Glickman admits he’s not the handiest person he knows. “It was quite a bit of learning and research,” he said. “I’m not the Mister Fix-It around the house.”
However, with a strong enough motivation, an abundance of online content and some help from his electric engineer friend, Glickman managed to build his mining-powered water heating system.
The miner is immersed in dielectric oil inside a water-proof container. The oil is heated by the miner and pumped out of the container via thin pipes into a heat exchanger, where the pipes touch the water circulating through the pool’s water recycling system. As a result, the water heats up and goes back into the pool, and the oil cools down and flows back into the mining container.
The entire contraption cost about $6,000, including the Antminer S19j Pro ASIC, Glickman said, and a few days of work.
“I probably spent more time doing research and safety preparations. My wife was very skeptical,” he added. The system has been running for two months now and, according to Glickman’s calculation, the amount of bitcoin and useful heat are just enough to cover the cost of electricity.
He’s not selling his coins yet, though. Because Glickman believes that bitcoin is the future, he sees his mining project as a proxy way to buy a little bit of bitcoin every day.
“I’m mining in the red,” said Will Foxley, former director of content at Compass Mining – and a home miner himself.
Foxley set up a single Whatsminer ASIC in a self-made wood and plaster container outside his parents’ house. He started this journey a year ago, but after the first month he unplugged the three machines he purchased after they kept overheating inside the container and automatically turning off, said Foxley (who is also a former CoinDesk reporter).
“You think you have a setup and you think it’s gonna work, then something stops working,” he said. “You have to iterate a lot.”
This spring, Foxley started anew, with just one ASIC, and now he’s been mining bitcoin for three months.
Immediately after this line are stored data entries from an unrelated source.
===== src/sv/sstw_pkg.sv =====
// Shared types, constants and helper functions of the two-wire segment display writer.
package sstw_pkg;

    // Function codes carried in the input item's tuser field.
    localparam logic [1:0] FUNC_TICK   = 2'd0;
    localparam logic [1:0] FUNC_SHOW   = 2'd1;
    localparam logic [1:0] FUNC_BRIGHT = 2'd2;

    // Bytes of the display protocol.
    localparam logic [7:0] CMD_DATA_WRITE = 8'h40;
    localparam logic [7:0] CMD_ADDR_FIRST = 8'hc0;
    localparam logic [7:0] CMD_DISP_OFF   = 8'h80;
    localparam logic [7:0] CMD_DISP_ON    = 8'h88;
    localparam logic [7:0] SEG_COLON      = 8'h80;

    localparam logic [7:0] CHAR_ZERO  = 8'h30;
    localparam logic [7:0] CHAR_NINE  = 8'h39;
    localparam logic [7:0] CHAR_COLON = 8'h3a;

    localparam logic [3:0] LEVEL_MAX      = 4'd8;
    localparam logic [7:0] WAIT_TICKS_RST = 8'd5;

    // Longest frame: data-write command, address command and five digit bytes.
    localparam int FRAME_DEPTH = 7;
    localparam int NUM_CHARS   = 5;
    localparam int QUEUE_DEPTH = 2;
    localparam int QPTR_W      = $clog2(QUEUE_DEPTH);
    localparam int QCNT_W      = $clog2(QUEUE_DEPTH + 1);

    typedef enum logic [1:0] {
        KIND_TICK,
        KIND_SHOW,
        KIND_BRIGHT,
        KIND_NONE
    } t_kind;

    typedef enum logic [3:0] {
        PH_IDLE,
        PH_S0, PH_S1, PH_S2,
        PH_B0, PH_B1, PH_B2,
        PH_A0, PH_A1, PH_A2,
        PH_T0, PH_T1, PH_T2, PH_T3
    } t_phase;

    // One classified item, ready for the sequencer.
    typedef struct packed {
        t_kind                      kind;
        logic [2:0]                 count;
        logic [FRAME_DEPTH-1:0][7:0] frame;
    } t_cmd;

    // Handshake between the queue and the sequencer.
    typedef struct packed {
        logic valid;
        t_cmd cmd;
    } t_qout;

    // Result item, packed so that clk_pin lands in bit 0.
    typedef struct packed {
        logic dropped;
        logic busy;
        logic dio;
        logic clk;
    } t_result;

    function automatic logic [7:0] seg_of(input logic [3:0] digit);
        logic [7:0] seg;
        unique case (digit)
            4'd0:    seg = 8'h3f;
            4'd1:    seg = 8'h06;
            4'd2:    seg = 8'h5b;
            4'd3:    seg = 8'h4f;
            4'd4:    seg = 8'h66;
            4'd5:    seg = 8'h6d;
            4'd6:    seg = 8'h7d;
            4'd7:    seg = 8'h07;
            4'd8:    seg = 8'h7f;
            4'd9:    seg = 8'h6f;
            default: seg = 8'h00;
        endcase
        return seg;
    endfunction

    function automatic logic is_digit(input logic [7:0] ch);
        return (ch >= CHAR_ZERO) && (ch <= CHAR_NINE);
    endfunction

endpackage


===== src/sv/sstw_front.sv =====
// Front end: classifies input items and builds the byte list of a frame.
module sstw_front (
    input  logic              [1:0] i_func,
    input  logic              [7:0] i_char_a,
    input  logic              [7:0] i_char_b,
    input  logic              [7:0] i_char_c,
    input  logic              [7:0] i_char_d,
    input  logic              [7:0] i_char_e,
    input  logic              [3:0] i_level,
    output sstw_pkg::t_cmd          o_cmd
);

    logic [sstw_pkg::NUM_CHARS-1:0][7:0] chars;
    logic [3:0] lvl;
    logic [2:0] lvl_m1;
    logic [2:0] slot;

    assign chars = {i_char_e, i_char_d, i_char_c, i_char_b, i_char_a};

    always_comb begin
        o_cmd.kind  = sstw_pkg::KIND_NONE;
        o_cmd.count = 3'd0;
        o_cmd.frame = '0;
        lvl         = (i_level > sstw_pkg::LEVEL_MAX) ? sstw_pkg::LEVEL_MAX : i_level;
        lvl_m1      = 3'(lvl - 4'd1);
        slot        = 3'd2;

        unique case (i_func)
            sstw_pkg::FUNC_TICK: begin
                o_cmd.kind = sstw_pkg::KIND_TICK;
            end
            sstw_pkg::FUNC_SHOW: begin
                o_cmd.kind     = sstw_pkg::KIND_SHOW;
                o_cmd.frame[0] = sstw_pkg::CMD_DATA_WRITE;
                o_cmd.frame[1] = sstw_pkg::CMD_ADDR_FIRST;
                for (int i = 0; i < sstw_pkg::NUM_CHARS; i++) begin
                    if (i == 2 && chars[i] == sstw_pkg::CHAR_COLON) begin
                        // The colon lights on the second digit, only after two digits.
                        if (sstw_pkg::is_digit(chars[0]) && sstw_pkg::is_digit(chars[1])) begin
                            o_cmd.frame[3] = o_cmd.frame[3] | sstw_pkg::SEG_COLON;
                        end
                    end else if (sstw_pkg::is_digit(chars[i])) begin
                        o_cmd.frame[slot] = sstw_pkg::seg_of(chars[i][3:0]);
                        slot              = slot + 3'd1;
                    end
                end
                o_cmd.count = slot;
            end
            sstw_pkg::FUNC_BRIGHT: begin
                o_cmd.kind  = sstw_pkg::KIND_BRIGHT;
                o_cmd.count = 3'd1;
                if (i_level == 4'd0) begin
                    o_cmd.frame[0] = sstw_pkg::CMD_DISP_OFF;
                end else begin
                    o_cmd.frame[0] = sstw_pkg::CMD_DISP_ON | {5'd0, lvl_m1};
                end
            end
            default: begin
                o_cmd.kind = sstw_pkg::KIND_NONE;
            end
        endcase
    end

endmodule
He chose the Whatsminer device because it’s more tolerant of higher temperatures than Bitmain’s Antminer ASICs, famously popular with the large-scale miners, he said. Plus, unlike some other miners, Whatsminer does not require a three-phase electric system to plug it into, so you don’t need to make additional modifications, Foxley explained.
Read also: Don’t Call It a Comeback: The Unlikely Rise of Home Bitcoin Mining
Running the ASIC caused the monthly power bill to grow by $200, with the electricity price around 12-13 cents per kilowatt-hour in Colorado where Foxley lives, he said. The hand-made, sound-proof box cost somewhere between $300 and $500, plus about $300 worth of electrical products, he said.
Mining within a mining pool, during the three months the ASIC has been running, Foxley was able to mine about 2% of a bitcoin, Foxley said. At current prices, that’s worth about $580, hardly enough to cover his costs.
Even if bitcoin’s price keeps rising and makes home mining profitable for a time, it won’t be sustainable as a business, Foxley said:
“You have to either have another use case in mind (heating your home) or time the market really really well.” In other words, catch the cheap ASICs, cheap power and expensive bitcoin at the same time.
That doesn’t mean it’s over for retail mining, Foxley said, as small miners can work together and maximize the output of their operations. “Home mining will always be tiny though.”